— What you should do —
Only those lines in the data below from the line containing "adder cells (fa/ha/maj) | 1 | 0.26" through the line containing "AND/OR/NAND/NOR | 5 | 1.22", both included, should be restated word for word.

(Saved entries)
[Start of section]

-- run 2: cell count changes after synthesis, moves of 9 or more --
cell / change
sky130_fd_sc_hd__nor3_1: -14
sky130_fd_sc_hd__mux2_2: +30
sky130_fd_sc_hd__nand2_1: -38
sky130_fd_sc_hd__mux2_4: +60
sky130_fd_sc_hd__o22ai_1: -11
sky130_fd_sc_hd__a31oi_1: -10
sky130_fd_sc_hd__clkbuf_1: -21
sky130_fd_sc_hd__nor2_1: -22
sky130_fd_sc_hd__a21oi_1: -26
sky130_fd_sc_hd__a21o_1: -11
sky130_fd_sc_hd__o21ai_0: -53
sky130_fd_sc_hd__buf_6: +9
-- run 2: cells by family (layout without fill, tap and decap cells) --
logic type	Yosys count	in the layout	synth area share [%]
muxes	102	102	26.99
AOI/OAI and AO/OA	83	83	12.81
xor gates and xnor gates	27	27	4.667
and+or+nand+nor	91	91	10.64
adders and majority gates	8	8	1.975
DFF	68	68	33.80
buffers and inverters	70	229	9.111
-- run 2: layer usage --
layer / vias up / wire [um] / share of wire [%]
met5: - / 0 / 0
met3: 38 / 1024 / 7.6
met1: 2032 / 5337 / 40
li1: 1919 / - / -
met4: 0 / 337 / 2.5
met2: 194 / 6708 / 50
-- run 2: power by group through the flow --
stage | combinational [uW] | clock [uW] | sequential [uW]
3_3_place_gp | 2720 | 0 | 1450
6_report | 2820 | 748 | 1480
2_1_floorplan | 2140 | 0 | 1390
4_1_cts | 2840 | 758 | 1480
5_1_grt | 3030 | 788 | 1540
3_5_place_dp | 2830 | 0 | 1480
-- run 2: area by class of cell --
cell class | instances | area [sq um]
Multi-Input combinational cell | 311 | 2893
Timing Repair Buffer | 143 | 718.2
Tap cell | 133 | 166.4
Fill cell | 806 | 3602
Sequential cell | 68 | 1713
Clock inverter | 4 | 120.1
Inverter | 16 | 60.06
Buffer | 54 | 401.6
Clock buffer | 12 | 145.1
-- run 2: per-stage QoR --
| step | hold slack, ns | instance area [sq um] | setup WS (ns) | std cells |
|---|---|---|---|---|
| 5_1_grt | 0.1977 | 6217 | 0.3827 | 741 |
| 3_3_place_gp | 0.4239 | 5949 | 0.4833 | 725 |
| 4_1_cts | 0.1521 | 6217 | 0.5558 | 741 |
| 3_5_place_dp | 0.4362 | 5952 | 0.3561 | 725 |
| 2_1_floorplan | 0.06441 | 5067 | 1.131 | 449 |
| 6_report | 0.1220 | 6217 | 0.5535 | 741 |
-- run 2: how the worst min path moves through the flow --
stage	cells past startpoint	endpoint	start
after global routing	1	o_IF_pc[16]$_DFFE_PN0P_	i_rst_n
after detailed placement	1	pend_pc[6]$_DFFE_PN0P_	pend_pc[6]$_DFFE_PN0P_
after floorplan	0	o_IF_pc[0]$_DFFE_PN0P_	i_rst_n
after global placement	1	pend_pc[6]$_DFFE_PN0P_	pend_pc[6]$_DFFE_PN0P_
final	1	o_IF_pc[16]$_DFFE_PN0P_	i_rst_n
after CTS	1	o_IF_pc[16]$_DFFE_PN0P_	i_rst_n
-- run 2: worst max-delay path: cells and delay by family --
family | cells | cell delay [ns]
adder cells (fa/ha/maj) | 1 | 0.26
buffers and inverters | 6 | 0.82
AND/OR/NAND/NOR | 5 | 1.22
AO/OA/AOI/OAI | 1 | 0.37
**config.mk**
```make
export PLATFORM = sky130hd
export DESIGN_NAME = keypad_scanner
export DESIGN_NICKNAME = d
export VERILOG_FILES = /design/src/rtl/keypad_scanner.sv
export SDC_FILE = /design/constraint.sdc
export NUM_CORES = 1
export LEC_CHECK = 0
export ABC_AREA = 1
export ABC_CLOCK_PERIOD_IN_PS = 2200
export BUFFER_PORTS_ARGS = -buffer_cell sky130_fd_sc_hd__buf_2
export CAP_MARGIN = 20
export CORE_MARGIN = 2
export CORE_UTILIZATION = 50
export DETAILED_ROUTE_END_ITERATION = 8
export MAX_ROUTING_LAYER = met4
export PLACE_DENSITY = 0.69
export SYNTH_ARGS = -nofsm -noshare
export SYNTH_HDL_FRONTEND = slang
export SYNTH_SLANG_ARGS = --single-unit
export TNS_END_PERCENT = 20
```
**constraint.sdc**
```tcl
create_clock -name clk -period 2.2 [get_ports clk]
set_input_delay 0.44 -clock clk [delete_from_list [all_inputs] [get_ports clk]]
set_output_delay 0.44 -clock clk [all_outputs]
set_load 0.01 [all_outputs]
```
**src/rtl/keypad_scanner.sv**
```systemverilog
// keypad_scanner: scans a 4x4 active-low key matrix one column at a time.
// Each sampled key is debounced individually, and every debounced press or
// release is presented as an event on a valid/ready handshake.
//
// Ports:
//   clk           - clock; all logic runs on the rising edge
//   reset         - synchronous, active-high reset
//   col_out[3:0]  - active-low column drive; exactly one bit is low
//   row_in[3:0]   - asynchronous, active-low row sense (0 = pressed)
//   event_valid   - a key event is pending
//   event_ready   - the consumer accepts the pending event
//   event_key     - key index of the event, row*4 + col
//   event_pressed - 1 = press, 0 = release
//   keys_state    - debounced pressed map; bit k is key k
module keypad_scanner #(
    parameter int unsigned SETTLE_CYCLES  = 16,
    parameter int unsigned DEBOUNCE_SCANS = 4
) (
    input  logic        clk,
    input  logic        reset,
    output logic [3:0]  col_out,
    input  logic [3:0]  row_in,
    output logic        event_valid,
    input  logic        event_ready,
    output logic [3:0]  event_key,
    output logic        event_pressed,
    output logic [15:0] keys_state
);

    localparam int unsigned CntW = $clog2(DEBOUNCE_SCANS);
    localparam int unsigned SetW = $clog2(SETTLE_CYCLES);
    localparam logic [CntW-1:0] CntMax  = CntW'(DEBOUNCE_SCANS - 1);
    localparam logic [SetW-1:0] SetLoad = SetW'(SETTLE_CYCLES - 1);

    typedef enum logic [1:0] {StSettle, StCheck, StEmit} state_e;

    state_e            state_q, state_d;
    logic [SetW-1:0]   settle_q, settle_d;
    logic [1:0]        col_q, col_d;
    logic [1:0]        row_q, row_d;
    logic [3:0]        col_out_q, col_out_d;
    logic [3:0]        sample_q, sample_d;
    logic [15:0]       keys_q, keys_d;
    logic [CntW-1:0]   cnt_q [16];
    logic [CntW-1:0]   cnt_d [16];
    logic              ev_valid_q, ev_valid_d;
    logic [3:0]        ev_key_q, ev_key_d;
    logic              ev_pressed_q, ev_pressed_d;

    logic [3:0]        row_meta_q, row_sync_q;

    logic [3:0]        key_idx;
    logic              cur_sample;
    logic              cur_state;
    logic              do_adv;

    // Two-flop synchronizer; no reset needed since its contents are flushed
    // long before the first sample is taken.
    always_ff @(posedge clk) begin
        row_meta_q <= row_in;
        row_sync_q <= row_meta_q;
    end

    always_ff @(posedge clk) begin
        if (reset) begin
            state_q      <= StSettle;
            settle_q     <= SetLoad;
            col_q        <= 2'd0;
            row_q        <= 2'd0;
            col_out_q    <= 4'b1110;
            sample_q     <= 4'd0;
            keys_q       <= 16'd0;
            ev_valid_q   <= 1'b0;
            ev_key_q     <= 4'd0;
            ev_pressed_q <= 1'b0;
            for (int k = 0; k < 16; k++) begin
                cnt_q[k] <= '0;
            end
        end else begin
            state_q      <= state_d;
            settle_q     <= settle_d;
            col_q        <= col_d;
            row_q        <= row_d;
            col_out_q    <= col_out_d;
            sample_q     <= sample_d;
            keys_q       <= keys_d;
            ev_valid_q   <= ev_valid_d;
            ev_key_q     <= ev_key_d;
            ev_pressed_q <= ev_pressed_d;
            for (int k = 0; k < 16; k++) begin
                cnt_q[k] <= cnt_d[k];
            end
        end
    end

    always_comb begin
        state_d      = state_q;
        settle_d     = settle_q;
        col_d        = col_q;
        row_d        = row_q;
        col_out_d    = col_out_q;
        sample_d     = sample_q;
        keys_d       = keys_q;
        ev_valid_d   = ev_valid_q;
        ev_key_d     = ev_key_q;
        ev_pressed_d = ev_pressed_q;
        for (int k = 0; k < 16; k++) begin
            cnt_d[k] = cnt_q[k];
        end
        do_adv     = 1'b0;
        key_idx    = {row_q, col_q};
        cur_sample = sample_q[row_q];
        cur_state  = keys_q[key_idx];

        case (state_q)
            StSettle: begin
                if (settle_q == '0) begin
                    sample_d = ~row_sync_q;
                    row_d    = 2'd0;
                    state_d  = StCheck;
                end else begin
                    settle_d = settle_q - 1'b1;
                end
            end
            StCheck: begin
                if (cur_sample == cur_state) begin
                    cnt_d[key_idx] = '0;
                    do_adv         = 1'b1;
                end else if (cnt_q[key_idx] < CntMax) begin
                    cnt_d[key_idx] = cnt_q[key_idx] + 1'b1;
                    do_adv         = 1'b1;
                end else begin
                    cnt_d[key_idx]  = '0;
                    keys_d[key_idx] = ~cur_state;
                    ev_key_d        = key_idx;
                    ev_pressed_d    = cur_sample;
                    ev_valid_d      = 1'b1;
                    state_d         = StEmit;
                end
            end
            StEmit: begin
                // Everything holds until the consumer takes the event.
                if (event_ready) begin
                    ev_valid_d = 1'b0;
                    do_adv     = 1'b1;
                end
            end
            default: begin
                state_d  = StSettle;
                settle_d = SetLoad;
            end
        endcase

        if (do_adv) begin
            if (row_q != 2'd3) begin
                row_d   = row_q + 2'd1;
                state_d = StCheck;
            end else begin
                col_d     = col_q + 2'd1;
                col_out_d = ~(4'b0001 << col_d);
                settle_d  = SetLoad;
                state_d   = StSettle;
            end
        end
    end

    assign col_out       = col_out_q;
    assign event_valid   = ev_valid_q;
    assign event_key     = ev_key_q;
    assign event_pressed = ev_pressed_q;
    assign keys_state    = keys_q;

endmodule

```
==> reports/summary.json, run 1 <==
{
  "status": {
    "status": "complete, no violations"
  },
  "cts": {
    "cts-htree-levels": 3,
    "worst_skew_pair.late_latency_ns": 0.38,
    "post_cts_clock_slew_at_the_launch_and_capture_registers_of_the_worst_setup_and_hold_paths_ns": 0.09,
    "clock_tree.root_cell": "clkbuf_8",
    "sinks_on_clock_net": 80,
    "cts-root-to-sink-buffers": 2,
    "tritoncts_clock_tree": "yes",
    "tritoncts.num_buffers": 9,
    "postCtsHoldBufs": 0
  },
  "die": {
    "die_area_um2": 9240,
    "die_width_um": 96.1,
    "rows": 33,
    "initial_core_utilization_pct": 51.6,
    "fp.coreArea_um2": 8220,
    "floorplan.io_pins": 33,
    "die_h_um": 96.1
  },
  "route": {
    "drtIter0Drc": 230,
    "dr_wl_met3_um": 604,
    "total_vias_in_the_final_route": 4040,
    "wl_met2_um": 4730,
    "route.final.wire_length_um": 10800,
    "antenna_left": 0,
    "via_per_inst": 5.33,
    "routedWlPerCell_um": 14.2,
    "detail_route.first_pass.iterations": 6,
    "detail_route.drc_violations": 0,
    "met1Wirelength_um": 5230,
    "top_signal_layer_used": "met4"
  },
  "sta": {
    "finalHoldWorstSlack_ns": 0.163,
    "maxClockFrequency_ghz": 0.485,
    "timing.final.hold_violations": 0,
    "worstMarginPinSlew_ns": 0.518,
    "timing.slew.headroom_pct": 65.3,
    "finalWorstPathRequiredPeriod_ns": 2.06,
    "post-route-period-util_pct": 93.8,
    "finalSetupViolCount": 0,
    "slew_viol_final": 0,
    "worst_clock_skew_ns": 0.0164,
    "grt_setup_unrepaired": "yes"
  },
  "synth": {
    "synth_top_area_share_pct": 37.8,
    "synth.top_cells.by_area": "dfxtp_1 38%, nand2_1 13%, a21oi_1 7.2%",
    "yosysSeqAreaShare_pct": 37.8,
    "synth-compound-area-share_pct": 18.4,
    "number_of_synthesis_warnings": 0,
    "simple_gate_area_share_of_the_yosys_netlist_pct": 27.7,
    "xor_xnor_portion_of_the_synthesized_cell_area_pct": 0.206,
    "mapped_area_um2": 4240,
    "ys_types": 31,
    "synth_mux_area_share_pct": 0,
    "yosys_register_bits": 80,
    "main_combinational_cell_family_by_area_after_synthesis": "simple AND/OR/NAND/NOR gates",
    "post_synth.cell_area_avg_um2": 7.00,
    "post_synth_fa_ha_maj_area_fraction_pct": 5.31,
    "synth_fp_nets": 631,
    "postSynthCellCount": 606,
    "synth.largest_area_cell": "dfxtp_1"
  },
  "setup_path": {
    "setup.worst_path.start_class": "register",
    "crit_path_end_kind": "register",
    "crit-reg2reg-launch": "col_q[0]",
    "critical_path_class": "reg -> reg",
    "arrival_ns": 2.34,
    "worst_setup_path_startpoint": "col_q[0]",
    "cp.required_ns": 2.47,
    "worst-path-max-fanout": 20
  },
  "place": {
    "dpl_cell_area_um2": 4560,
    "port_buffers": 32,
    "gp_routability_congestion": 0.950,
    "detailedPlacementHpwl_um": 7440
  },
  "finish": {
    "final_layout_size_suffix_gt1_share_pct": 19.1,
    "nets": 673,
    "syn_to_final_growth_pct": 15.7,
    "design_area_um2": 4910,
    "fill_cells": 782,
    "diodes": 0
  },
  "global_route": {
    "first_global_vias": 3550,
    "initial_antenna_violation_count": 0,
    "grt_start_max_net_pins": 33,
    "global_route_wire_length_before_repair_um": 17200,
    "gr-usage-all-layers_pct": 24.8,
    "grt_overflow": 0
  },
  "pwr": {
    "power.share.combinational_pct": 27.8,
    "p_per_area_nw_per_um2": 770,
    "internal-power_mw": 2.44,
    "swShare_pct": 35.5,
    "ir_drop_v": 0.000377,
    "power_mw": 3.78,
    "total_leakage_power_nw": 2.28,
    "clock_share_of_power_pct": 28.1,
    "netSwitchingPower_mw": 1.34,
    "proportion_of_power_drawn_by_flip_flops_and_latches_pct": 44.1
  },
  "job": {
    "maxCapViolations": 0
  },
  "worst_hold_path": {
    "hold_path_class": "in -> reg",
    "min_from": "row_in[3]"
  }
}
[registers in the layout (all words and copies together) (netlist names), 4 cells and up]
| signal | flops |
|---|---|
| cnt_q | 32 |
| keys_state | 16 |
| col_out | 4 |
| event_key | 4 |
| row_meta_q | 4 |
| row_sync_q | 4 |
| sample_q | 4 |
| settle_q | 4 |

[End of section]

— Written answer —
adder cells (fa/ha/maj) | 1 | 0.26
buffers and inverters | 6 | 0.82
AND/OR/NAND/NOR | 5 | 1.22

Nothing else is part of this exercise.